**TO DO**
Give again, exactly as written, each line of the material below starting at the line that contains "xor+xnor: 15 / 3.359" and ending at the line that contains "flops: 58 / 37.11". Both ends count, and no other line does.

**RECORDS**
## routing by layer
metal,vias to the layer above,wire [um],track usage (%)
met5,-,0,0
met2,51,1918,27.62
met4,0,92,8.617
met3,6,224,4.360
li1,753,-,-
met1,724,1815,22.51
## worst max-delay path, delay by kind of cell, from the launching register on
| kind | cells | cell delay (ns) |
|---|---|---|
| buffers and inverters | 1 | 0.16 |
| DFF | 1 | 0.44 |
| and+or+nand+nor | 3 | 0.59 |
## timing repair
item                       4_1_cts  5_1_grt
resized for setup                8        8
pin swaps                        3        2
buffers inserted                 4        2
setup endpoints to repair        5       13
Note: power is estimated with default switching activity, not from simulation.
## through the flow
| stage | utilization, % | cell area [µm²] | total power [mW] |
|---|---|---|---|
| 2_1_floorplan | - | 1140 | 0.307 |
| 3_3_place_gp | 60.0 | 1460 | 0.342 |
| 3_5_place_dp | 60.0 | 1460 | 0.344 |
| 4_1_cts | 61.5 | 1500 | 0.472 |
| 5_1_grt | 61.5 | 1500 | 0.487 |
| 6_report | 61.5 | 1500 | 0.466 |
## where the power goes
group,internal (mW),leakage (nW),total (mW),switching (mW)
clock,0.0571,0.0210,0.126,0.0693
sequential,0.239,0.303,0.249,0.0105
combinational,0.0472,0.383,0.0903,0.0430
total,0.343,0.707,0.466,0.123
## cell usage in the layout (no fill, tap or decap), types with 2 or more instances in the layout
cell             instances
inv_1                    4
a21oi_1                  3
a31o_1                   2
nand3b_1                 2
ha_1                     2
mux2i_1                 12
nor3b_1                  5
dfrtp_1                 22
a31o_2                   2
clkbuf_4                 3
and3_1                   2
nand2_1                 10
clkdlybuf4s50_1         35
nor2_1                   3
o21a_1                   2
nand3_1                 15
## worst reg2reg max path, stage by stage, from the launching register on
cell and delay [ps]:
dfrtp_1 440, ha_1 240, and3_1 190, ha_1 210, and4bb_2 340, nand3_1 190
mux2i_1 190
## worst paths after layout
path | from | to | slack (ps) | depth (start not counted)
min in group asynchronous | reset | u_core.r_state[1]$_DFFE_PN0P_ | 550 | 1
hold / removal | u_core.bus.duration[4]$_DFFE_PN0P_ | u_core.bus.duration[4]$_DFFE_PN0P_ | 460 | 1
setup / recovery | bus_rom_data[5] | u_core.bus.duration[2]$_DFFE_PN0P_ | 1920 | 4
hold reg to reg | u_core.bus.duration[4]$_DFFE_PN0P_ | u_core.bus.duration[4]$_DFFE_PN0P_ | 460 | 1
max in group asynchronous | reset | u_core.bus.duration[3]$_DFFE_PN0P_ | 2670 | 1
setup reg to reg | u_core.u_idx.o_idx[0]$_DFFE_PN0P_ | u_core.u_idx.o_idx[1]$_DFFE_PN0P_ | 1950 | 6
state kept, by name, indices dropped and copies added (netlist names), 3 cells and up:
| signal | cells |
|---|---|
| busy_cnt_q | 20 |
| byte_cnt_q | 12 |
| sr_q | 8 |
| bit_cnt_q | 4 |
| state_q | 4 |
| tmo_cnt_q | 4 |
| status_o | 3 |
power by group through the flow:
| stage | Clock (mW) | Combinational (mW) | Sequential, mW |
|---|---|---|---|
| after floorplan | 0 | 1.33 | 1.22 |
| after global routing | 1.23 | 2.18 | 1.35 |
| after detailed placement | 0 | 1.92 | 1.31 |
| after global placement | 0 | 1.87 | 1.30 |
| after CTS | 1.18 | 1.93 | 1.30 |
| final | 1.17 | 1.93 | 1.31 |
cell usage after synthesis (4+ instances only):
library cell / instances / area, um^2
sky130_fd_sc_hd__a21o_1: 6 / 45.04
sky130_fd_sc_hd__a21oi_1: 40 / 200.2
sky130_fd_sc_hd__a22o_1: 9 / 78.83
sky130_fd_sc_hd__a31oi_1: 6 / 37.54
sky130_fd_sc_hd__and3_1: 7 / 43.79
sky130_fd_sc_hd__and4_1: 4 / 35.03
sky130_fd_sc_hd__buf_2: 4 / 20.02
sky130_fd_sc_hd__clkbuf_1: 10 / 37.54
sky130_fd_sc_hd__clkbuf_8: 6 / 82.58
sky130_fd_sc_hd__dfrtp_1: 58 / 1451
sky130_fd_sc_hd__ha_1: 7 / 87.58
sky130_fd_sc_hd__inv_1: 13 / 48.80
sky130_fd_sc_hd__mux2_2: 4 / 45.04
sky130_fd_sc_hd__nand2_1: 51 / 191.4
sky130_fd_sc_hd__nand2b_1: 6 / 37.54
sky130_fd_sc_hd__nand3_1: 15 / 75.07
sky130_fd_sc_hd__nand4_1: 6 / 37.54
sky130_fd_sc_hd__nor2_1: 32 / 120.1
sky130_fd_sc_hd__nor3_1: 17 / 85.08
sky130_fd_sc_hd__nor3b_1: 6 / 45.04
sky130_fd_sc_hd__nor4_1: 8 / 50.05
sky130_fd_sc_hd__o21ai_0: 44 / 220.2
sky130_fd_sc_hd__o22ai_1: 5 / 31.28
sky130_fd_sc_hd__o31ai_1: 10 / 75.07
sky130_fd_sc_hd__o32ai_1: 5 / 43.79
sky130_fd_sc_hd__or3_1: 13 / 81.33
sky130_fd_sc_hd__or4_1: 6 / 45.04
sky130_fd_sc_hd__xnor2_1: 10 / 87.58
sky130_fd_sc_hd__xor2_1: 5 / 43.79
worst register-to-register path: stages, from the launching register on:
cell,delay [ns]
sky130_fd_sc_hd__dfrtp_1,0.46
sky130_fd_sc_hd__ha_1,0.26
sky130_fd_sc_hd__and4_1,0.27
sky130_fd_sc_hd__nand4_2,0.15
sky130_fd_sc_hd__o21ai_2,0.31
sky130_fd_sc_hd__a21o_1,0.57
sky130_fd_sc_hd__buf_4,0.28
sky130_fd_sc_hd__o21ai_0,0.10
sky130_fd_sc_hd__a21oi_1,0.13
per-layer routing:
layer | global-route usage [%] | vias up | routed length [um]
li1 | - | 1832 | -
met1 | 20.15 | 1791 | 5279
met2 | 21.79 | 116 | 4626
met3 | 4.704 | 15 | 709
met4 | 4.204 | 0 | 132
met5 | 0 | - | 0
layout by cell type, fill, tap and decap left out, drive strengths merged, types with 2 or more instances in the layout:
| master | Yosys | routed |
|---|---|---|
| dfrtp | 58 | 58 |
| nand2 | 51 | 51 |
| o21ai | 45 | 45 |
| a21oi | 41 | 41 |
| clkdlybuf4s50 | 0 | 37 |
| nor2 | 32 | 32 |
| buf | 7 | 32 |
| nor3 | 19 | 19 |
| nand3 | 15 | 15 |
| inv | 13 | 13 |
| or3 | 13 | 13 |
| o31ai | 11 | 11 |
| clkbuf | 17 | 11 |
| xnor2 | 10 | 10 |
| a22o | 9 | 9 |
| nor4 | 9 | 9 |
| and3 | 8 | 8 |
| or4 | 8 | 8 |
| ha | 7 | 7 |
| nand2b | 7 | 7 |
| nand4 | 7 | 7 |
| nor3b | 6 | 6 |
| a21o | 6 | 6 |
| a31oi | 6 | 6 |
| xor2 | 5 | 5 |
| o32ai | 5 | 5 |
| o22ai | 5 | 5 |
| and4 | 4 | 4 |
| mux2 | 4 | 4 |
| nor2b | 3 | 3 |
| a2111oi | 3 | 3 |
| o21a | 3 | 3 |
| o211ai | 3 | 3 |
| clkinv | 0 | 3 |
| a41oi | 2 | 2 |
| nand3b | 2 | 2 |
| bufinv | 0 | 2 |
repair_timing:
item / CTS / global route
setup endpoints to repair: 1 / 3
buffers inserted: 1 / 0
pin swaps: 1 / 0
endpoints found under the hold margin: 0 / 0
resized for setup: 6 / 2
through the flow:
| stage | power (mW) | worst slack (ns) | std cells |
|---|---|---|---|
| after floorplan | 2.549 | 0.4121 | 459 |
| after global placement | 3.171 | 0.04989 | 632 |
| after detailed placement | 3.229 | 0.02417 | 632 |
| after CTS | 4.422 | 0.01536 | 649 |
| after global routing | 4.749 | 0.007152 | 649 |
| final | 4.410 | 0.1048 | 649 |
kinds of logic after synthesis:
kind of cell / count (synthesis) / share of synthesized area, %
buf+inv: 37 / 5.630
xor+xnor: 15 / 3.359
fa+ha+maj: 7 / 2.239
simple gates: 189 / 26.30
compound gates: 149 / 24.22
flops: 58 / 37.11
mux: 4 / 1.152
## config.mk

```make
export PLATFORM = sky130hd
export DESIGN_NAME = pc_fetch_unit
export DESIGN_NICKNAME = d
export VERILOG_FILES = /design/src/rtl/pc_fetch_unit.sv
export SDC_FILE = /design/constraint.sdc
export NUM_CORES = 1
export LEC_CHECK = 0
export BUFFER_PORTS_ARGS = -buffer_cell sky130_fd_sc_hd__buf_2
export CAP_MARGIN = 10
export CELL_PAD_IN_SITES_DETAIL_PLACEMENT = 2
export CELL_PAD_IN_SITES_GLOBAL_PLACEMENT = 2
export CORE_UTILIZATION = 31
export DETAILED_ROUTE_END_ITERATION = 8
export PLACE_DENSITY = 0.82
export SLEW_MARGIN = 20
export SYNTH_ARGS = -nofsm -noshare
export SYNTH_HDL_FRONTEND = slang
export SYNTH_SLANG_ARGS = --single-unit
```

## constraint.sdc

```tcl
create_clock -name clk -period 6.1 [get_ports clk]
set_input_delay 0.305 -clock clk [delete_from_list [all_inputs] [get_ports clk]]
set_output_delay 0.305 -clock clk [all_outputs]
set_load 0.1 [all_outputs]
```
**src/rtl/nibble_serial_adder_ctrl.sv**
```systemverilog
// Multi-cycle WIDTH-bit adder that reuses one 4-bit ripple adder,
// processing one nibble per clock with a start/busy/done handshake.

module full_adder_1 (
    input  logic a,
    input  logic b,
    input  logic ci,
    output logic s,
    output logic co
);

    assign s  = a ^ b ^ ci;
    assign co = (a & b) | (ci & (a ^ b));

endmodule

module full_adder_4 (
    input  logic [3:0] a,
    input  logic [3:0] b,
    input  logic       ci,
    output logic [3:0] s,
    output logic       co
);

    logic [4:0] c;

    assign c[0] = ci;

    for (genvar i = 0; i < 4; i++) begin : g_bit
        full_adder_1 u_fa (
            .a  (a[i]),
            .b  (b[i]),
            .ci (c[i]),
            .s  (s[i]),
            .co (c[i+1])
        );
    end

    assign co = c[4];

endmodule

module nibble_serial_adder_ctrl #(
    parameter int WIDTH = 16
) (
    input  logic             clk,
    input  logic             reset,
    input  logic             start,
    input  logic [WIDTH-1:0] a,
    input  logic [WIDTH-1:0] b,
    input  logic             cin,
    output logic             busy,
    output logic             done,
    output logic [WIDTH-1:0] sum,
    output logic             cout,
    output logic             ovf
);

    localparam int NIB = WIDTH / 4;
    localparam int CW  = $clog2(NIB);

    localparam logic [1:0] IDLE = 2'd0;
    localparam logic [1:0] RUN  = 2'd1;
    localparam logic [1:0] DONE = 2'd2;

    localparam logic [CW-1:0] LAST = CW'(NIB - 1);

    logic [1:0]       state;
    logic [WIDTH-1:0] a_q;
    logic [WIDTH-1:0] b_q;
    logic             carry_q;
    logic [CW-1:0]    nib_cnt;
    logic [CW+1:0]    base;

    logic [3:0]       fa_a;
    logic [3:0]       fa_b;
    logic [3:0]       fa_s;
    logic             fa_co;
    logic             ovf_nxt;

    // Bit offset of the nibble currently being processed
    assign base = {nib_cnt, 2'b00};
    assign fa_a = a_q[base +: 4];
    assign fa_b = b_q[base +: 4];

    full_adder_4 u_fa4 (
        .a  (fa_a),
        .b  (fa_b),
        .ci (carry_q),
        .s  (fa_s),
        .co (fa_co)
    );

    // fa_s[3] is the final sum MSB on the last nibble pass
    assign ovf_nxt = (a_q[WIDTH-1] == b_q[WIDTH-1]) &&
                     (fa_s[3] != a_q[WIDTH-1]);

    assign busy = (state == RUN) || (state == DONE);
    assign done = (state == DONE);

    always_ff @(posedge clk or posedge reset) begin
        if (reset) begin
            state   <= IDLE;
            a_q     <= '0;
            b_q     <= '0;
            carry_q <= 1'b0;
            nib_cnt <= '0;
            sum     <= '0;
            cout    <= 1'b0;
            ovf     <= 1'b0;
        end else begin
            case (state)
                IDLE: begin
                    if (start) begin
                        a_q     <= a;
                        b_q     <= b;
                        carry_q <= cin;
                        nib_cnt <= '0;
                        sum     <= '0;
                        cout    <= 1'b0;
                        ovf     <= 1'b0;
                        state   <= RUN;
                    end
                end
                RUN: begin
                    sum[base +: 4] <= fa_s;
                    carry_q        <= fa_co;
                    nib_cnt        <= nib_cnt + CW'(1);
                    if (nib_cnt == LAST) begin
                        cout  <= fa_co;
                        ovf   <= ovf_nxt;
                        state <= DONE;
                    end
                end
                DONE: begin
                    state <= IDLE;
                end
                default: begin
                    state <= IDLE;
                end
            endcase
        end
    end

endmodule

```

**YOUR SOLUTION**
xor+xnor: 15 / 3.359
fa+ha+maj: 7 / 2.239
simple gates: 189 / 26.30
compound gates: 149 / 24.22
flops: 58 / 37.11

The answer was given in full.